Centenary Celebration of Beckett Continues with MLA's Marjorie Perloff, October 30

Chestertown, MD, October 19, 2006 — In the third of a series of four events celebrating the centenary of the birth of Irish writer Samuel Beckett, Washington College's Sophie Kerr Committee presents "In Love with Hiding: Samuel Beckett's War, " a lecture by Marjorie Perloff, President of the Modern Language Association, Monday, October 30, at 4:30 p.m. in the Sophie Kerr Room of the Miller Library. The event is free, and the public is invited to attend.

Unlike the many critics who approach Beckett as primarily a philosophical writer whose principal subject is "alienation" or "the human condition," Marjorie Perloff insists on the importance of his precarious life as a member of the resistance in Nazi-occupied France—even though he never wrote about them directly—as a key to understanding his work. She will illustrate this point by discussing, among other texts, Beckett's most famous play, Waiting for Godot.

Marjorie Perloff has long been recognized as one of the most energetic and innovative of contemporary literary critics. A champion of avant-garde poetry, she has authored hundreds of articles and a dozen books, including The Poetics of Indeterminacy: Rimbaud to Cage, Radical Artifice: Writing Poetry in the Age of Media, and Poetry On and Off the Page: Essays for Emergent Occasions. In addition to her books of literary criticism, Perloff has written theVienna Paradox, which recounts her childhood in Austria, from which her family fled in 1938.

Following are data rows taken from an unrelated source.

Setup of run 1:
==> flow/design.v <==
module CORDIC #(parameter integer W = 32)
(
    input wire clk,
    input wire start,
    input wire signed [31:0] x,
    input wire signed [31:0] y,
    output wire signed [W-1:0]phi,
    output wire done
);
wire sigma;
wire signed [31:0] x_shift;
wire signed [31:0] y_shift;
reg [5:0] counter;
reg signed [31:0] x_reg;
reg signed [31:0] y_reg;
reg signed [31:0] z;
wire signed [31:0] atan_table [0:27];
assign atan_table[00] = 32'h3243f6a9; 
assign atan_table[01] = 32'h1dac6705;
assign atan_table[02] = 32'h0fadbafd;
assign atan_table[03] = 32'h07f56ea7;
assign atan_table[04] = 32'h03feab77;
assign atan_table[05] = 32'h01ffd55c;
assign atan_table[06] = 32'h00fffaab;
assign atan_table[07] = 32'h007fff55;
assign atan_table[08] = 32'h003fffeb;
assign atan_table[09] = 32'h001ffffd;
assign atan_table[10] = 32'h00100000;
assign atan_table[11] = 32'h00080000;
assign atan_table[12] = 32'h00040000;
assign atan_table[13] = 32'h00020000;
assign atan_table[14] = 32'h00010000;
assign atan_table[15] = 32'h00008000;
assign atan_table[16] = 32'h00004000;
assign atan_table[17] = 32'h00002000;
assign atan_table[18] = 32'h00001000;
assign atan_table[19] = 32'h00000800;
assign atan_table[20] = 32'h00000400;
assign atan_table[21] = 32'h00000200;
assign atan_table[22] = 32'h00000100;
assign atan_table[23] = 32'h00000080;
assign atan_table[24] = 32'h00000040;
assign atan_table[25] = 32'h00000020;
assign atan_table[26] = 32'h00000010;
assign atan_table[27] = 32'h00000008;
assign sigma = y_reg[31];
assign x_shift = y_reg >>> counter; 
assign y_shift = x_reg >>> counter; 
assign phi = z[31:31-W+1];
assign done = (counter == 28);
always @(posedge clk) begin
    if(start)begin
        x_reg <= x;
        y_reg <= y;
        z <= 0;
        counter <= 0;
    end
    else begin
        if(counter == 28) begin
            x_reg <= x_reg;
            y_reg <= y_reg;
            z <= z;
            counter <= counter;
        end
        else begin
            x_reg <= sigma ? (x_reg - x_shift) : (x_reg + x_shift);
            y_reg <= sigma ? (y_reg + y_shift) : (y_reg - y_shift);
            z <= sigma ? (z - atan_table[counter]) : (z + atan_table[counter]);
            counter <= counter + 1;
        end
    end
end
endmodule
== job 8852 ==
Design complex_multiplier, start of the top module:
module complex_multiplier#(parameter INPUT_DATA_WIDTH = 16)
    (
        input  wire                                    i_clk,
        input  wire                                    i_rst,
        input  wire signed [INPUT_DATA_WIDTH-1:0]      i_real_h,
        input  wire signed [INPUT_DATA_WIDTH-1:0]      i_imag_h,
        input  wire signed [INPUT_DATA_WIDTH-1:0]      i_real_y,
        input  wire signed [INPUT_DATA_WIDTH-1:0]      i_imag_y,
        output reg  signed [INPUT_DATA_WIDTH*2:0]      o_real,
        output reg  signed [INPUT_DATA_WIDTH*2:0]      o_imag
    );
Settings: LEC_CHECK=0, CAP_MARGIN=40, CORE_MARGIN=2, CORE_UTILIZATION=72, MAX_ROUTING_LAYER=met4, PLACE_DENSITY_LB_ADDON=0.01, SETUP_SLACK_MARGIN=1.74, SLEW_MARGIN=20; clock period 6.88 ns.
run.sh (not shown) runs the stock make flow with config.mk's settings and CLKGATE_MAP_FILE=.
Seen in the log of job 8852: GRT-0232 during 5_1_grt, after which the run never completed.
> inputs changed (job 8852 -> job 4500)
Settings: SETUP_SLACK_MARGIN no longer set, was 1.74; CTS_CLUSTER_SIZE now 54, previously not set; PLACE_DENSITY_LB_ADDON no longer set, was 0.01; CAP_MARGIN now 20, was 40; MAX_ROUTING_LAYER no longer set, was met4; SLEW_MARGIN now 15, was 20; PLACE_DENSITY now 0.7, previously not set; CELL_PAD_IN_SITES_GLOBAL_PLACEMENT now 0, previously not set.
Completing all stages was not enough for job 4500: its layout failed the final checks because of setup timing.
The xor/xnor cell area share of the yosys netlist was comparable across job 4500 and job 8852.
The post-detailed-placement half-perimeter wirelength of job 4500 falls short of that of job 8852 by about 8%.
Routability congestion estimate is lower on job 4500
The number of cells upsized or downsized after cts in job 4500 sits 363 below the value recorded for job 8852.
Total number of clock tree sinks: job 8852 vs job 4500 identical
From job 8852 to job 4500 the numbers moved as follows: sequential-to-total area share from yosys stat level, compound-gate portion of the synthesized area level, area after detailed placement moved down, worst slack at placement level.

The reading is sponsored by the Sophie Kerr Committee, which works to carry on the legacy of the late Sophie Kerr, a writer from Denton, Md., whose generosity has done so much to enrich Washington College's literary culture. When she died in 1965, Kerr left the bulk of her estate to the College, specifying that one half of the income from her bequest be awarded every year to the senior showing the most "ability and promise for future fulfillment in the field of literary endeavor" and the other half be used to bring visiting writers to campus, to fund scholarships, and to help defray the costs of student publications.